FIGURE 4.

Fibroblast adhesion to collagen decreases PTEN expression and activity. A, serum-starved fibroblasts were plated on dishes coated with type I collagen (100 μg/ml) and PTEN, FoxO3a, phosphorylated Akt (Ser-473), and actin levels were measured by Western analysis. B, serum-starved fibroblasts were plated on collagen for 15 and 60 min. p < 0.01 versus a reference value. Cells lysates were immunoprecipitated with anti-PTEN antibody, incubated with phosphatidylinositol (3,4,5)-trisphosphate substrate, and PTEN activity was quantified.
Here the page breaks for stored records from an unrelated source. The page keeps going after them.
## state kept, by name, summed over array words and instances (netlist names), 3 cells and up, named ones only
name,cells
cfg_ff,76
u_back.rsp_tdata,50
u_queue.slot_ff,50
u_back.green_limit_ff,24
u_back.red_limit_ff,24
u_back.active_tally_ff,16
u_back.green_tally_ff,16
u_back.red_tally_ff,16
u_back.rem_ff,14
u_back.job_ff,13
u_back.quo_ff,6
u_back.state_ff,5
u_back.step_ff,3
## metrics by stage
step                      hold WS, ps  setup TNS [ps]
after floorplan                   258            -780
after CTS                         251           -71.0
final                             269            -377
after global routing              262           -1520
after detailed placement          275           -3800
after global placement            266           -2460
**config.mk**
```make
export PLATFORM = sky130hd
export DESIGN_NAME = ink_edge_profile_rows_unit
export DESIGN_NICKNAME = d
export VERILOG_FILES = /design/src/hw/rtl/iep_pkg.sv /design/src/hw/rtl/iep_fifo.sv /design/src/hw/rtl/iep_front.sv /design/src/hw/rtl/iep_back.sv /design/src/hw/rtl/ink_edge_profile_rows_unit.sv
export SDC_FILE = /design/constraint.sdc
export NUM_CORES = 2
export LEC_CHECK = 0
export ABC_AREA = 1
export BUFFER_PORTS_ARGS = -buffer_cell sky130_fd_sc_hd__buf_4
export CORE_MARGIN = 2
export CORE_UTILIZATION = 60
export DETAILED_ROUTE_END_ITERATION = 16
export PLACE_DENSITY = 0.73
export SYNTH_ARGS = -nofsm -noshare
export SYNTH_HDL_FRONTEND = slang
export SYNTH_SLANG_ARGS = --single-unit
```
**constraint.sdc**
```tcl
create_clock -name aclk -period 16.7 [get_ports aclk]
set_input_delay 5.01 -clock aclk [delete_from_list [all_inputs] [get_ports aclk]]
set_output_delay 5.01 -clock aclk [all_outputs]
set_load 0.05 [all_outputs]
```
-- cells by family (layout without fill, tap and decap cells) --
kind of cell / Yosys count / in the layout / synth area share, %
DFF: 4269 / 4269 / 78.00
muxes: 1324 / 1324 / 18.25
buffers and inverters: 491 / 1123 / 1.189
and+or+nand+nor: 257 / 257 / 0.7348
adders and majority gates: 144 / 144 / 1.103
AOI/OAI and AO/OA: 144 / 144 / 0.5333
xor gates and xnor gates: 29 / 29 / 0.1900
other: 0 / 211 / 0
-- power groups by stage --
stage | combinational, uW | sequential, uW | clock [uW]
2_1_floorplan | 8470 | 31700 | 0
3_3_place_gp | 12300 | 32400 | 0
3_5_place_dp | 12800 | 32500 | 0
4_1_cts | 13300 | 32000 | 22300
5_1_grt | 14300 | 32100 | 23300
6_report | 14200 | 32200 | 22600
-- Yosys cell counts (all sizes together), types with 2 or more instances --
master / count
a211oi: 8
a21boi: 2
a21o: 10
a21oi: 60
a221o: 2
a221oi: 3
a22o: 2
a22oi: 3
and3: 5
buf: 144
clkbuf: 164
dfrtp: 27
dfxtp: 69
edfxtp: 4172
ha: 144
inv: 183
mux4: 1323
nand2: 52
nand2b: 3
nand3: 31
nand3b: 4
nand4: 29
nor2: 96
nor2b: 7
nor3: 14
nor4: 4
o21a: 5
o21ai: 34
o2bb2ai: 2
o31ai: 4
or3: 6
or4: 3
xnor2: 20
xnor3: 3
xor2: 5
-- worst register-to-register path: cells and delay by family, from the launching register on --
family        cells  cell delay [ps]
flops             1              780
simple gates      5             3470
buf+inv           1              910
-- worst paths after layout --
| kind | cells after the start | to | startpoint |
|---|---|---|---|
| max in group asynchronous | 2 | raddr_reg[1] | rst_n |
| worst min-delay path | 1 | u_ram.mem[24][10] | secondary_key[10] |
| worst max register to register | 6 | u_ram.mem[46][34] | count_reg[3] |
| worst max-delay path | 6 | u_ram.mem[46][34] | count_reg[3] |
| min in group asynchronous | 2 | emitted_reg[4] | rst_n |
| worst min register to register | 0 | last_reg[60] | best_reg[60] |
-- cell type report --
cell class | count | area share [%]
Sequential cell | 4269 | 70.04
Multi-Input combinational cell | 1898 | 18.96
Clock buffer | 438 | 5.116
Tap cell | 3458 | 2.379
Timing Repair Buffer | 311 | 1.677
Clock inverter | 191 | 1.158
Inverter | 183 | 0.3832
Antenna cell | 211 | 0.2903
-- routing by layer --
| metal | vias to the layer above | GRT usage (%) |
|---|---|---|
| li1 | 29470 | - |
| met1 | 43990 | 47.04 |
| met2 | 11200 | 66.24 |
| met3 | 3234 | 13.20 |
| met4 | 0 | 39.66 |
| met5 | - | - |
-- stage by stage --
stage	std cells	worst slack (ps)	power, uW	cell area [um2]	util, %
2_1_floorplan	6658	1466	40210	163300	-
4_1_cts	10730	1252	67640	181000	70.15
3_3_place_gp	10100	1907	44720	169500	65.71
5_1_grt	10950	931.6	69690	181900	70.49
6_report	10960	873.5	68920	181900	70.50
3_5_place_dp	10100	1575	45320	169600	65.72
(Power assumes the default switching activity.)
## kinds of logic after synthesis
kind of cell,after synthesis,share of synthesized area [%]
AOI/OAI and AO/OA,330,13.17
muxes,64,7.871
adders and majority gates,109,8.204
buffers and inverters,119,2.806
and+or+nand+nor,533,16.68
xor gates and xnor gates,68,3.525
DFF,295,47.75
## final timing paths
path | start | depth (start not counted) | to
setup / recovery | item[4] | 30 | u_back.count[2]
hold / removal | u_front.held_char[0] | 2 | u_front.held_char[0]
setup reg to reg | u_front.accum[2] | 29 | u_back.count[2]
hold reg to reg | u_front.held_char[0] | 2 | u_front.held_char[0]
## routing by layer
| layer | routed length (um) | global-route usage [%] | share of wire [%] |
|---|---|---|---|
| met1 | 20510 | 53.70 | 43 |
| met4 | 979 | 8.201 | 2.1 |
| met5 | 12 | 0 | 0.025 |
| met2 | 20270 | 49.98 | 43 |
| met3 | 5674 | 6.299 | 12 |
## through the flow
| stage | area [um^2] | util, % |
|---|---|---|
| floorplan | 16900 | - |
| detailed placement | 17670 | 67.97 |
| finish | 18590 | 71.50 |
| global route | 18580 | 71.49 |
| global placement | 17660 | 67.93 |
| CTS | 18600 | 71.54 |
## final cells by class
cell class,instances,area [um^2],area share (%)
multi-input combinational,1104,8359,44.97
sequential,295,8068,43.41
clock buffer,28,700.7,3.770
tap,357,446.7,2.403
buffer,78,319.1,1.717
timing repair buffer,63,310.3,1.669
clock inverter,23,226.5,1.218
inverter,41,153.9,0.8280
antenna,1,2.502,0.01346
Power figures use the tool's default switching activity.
To provide a reference value for PTEN activity under proliferation prohibitive conditions, PTEN activity was assessed in serum-starved fibroblasts cultured on tissue culture plastic plates under contact-inhibited conditions. C, upper panel, serum-starved fibroblasts were preincubated with α2- or β1-integrin blocking antibody (1 μg/ml), both (α2+β1), or isotype control antibody (IgG, 1 μg/ml) for 45 min and plated on collagen-coated plates for 30 min. PTEN levels were then measured. Actin was used as a loading control. Lower panel, shown are the phase-contrast microscopic cell morphologies at 30 min after plating the cells on collagen-coated plates. α2 and β1 represent α2 and β1 blocking antibody, respectively. IgG, isotype control. D, 5,000 cells were preincubated with integrin blocking antibodies for 45 min as indicated and the attached cells were counted at 30 min after plating the cells on collagen. E, serum-starved fibroblasts were pretreated with the indicated integrin blocking antibodies (1 μg/ml) and then plated on collagen-coated plates for 30 min. Total PTEN and actin levels were determined by Western analysis. As a reference, serum-starved (S/S) fibroblasts were trypsinized but not plated on collagen. F, PTEN expression was quantified by densitometry, normalized to actin.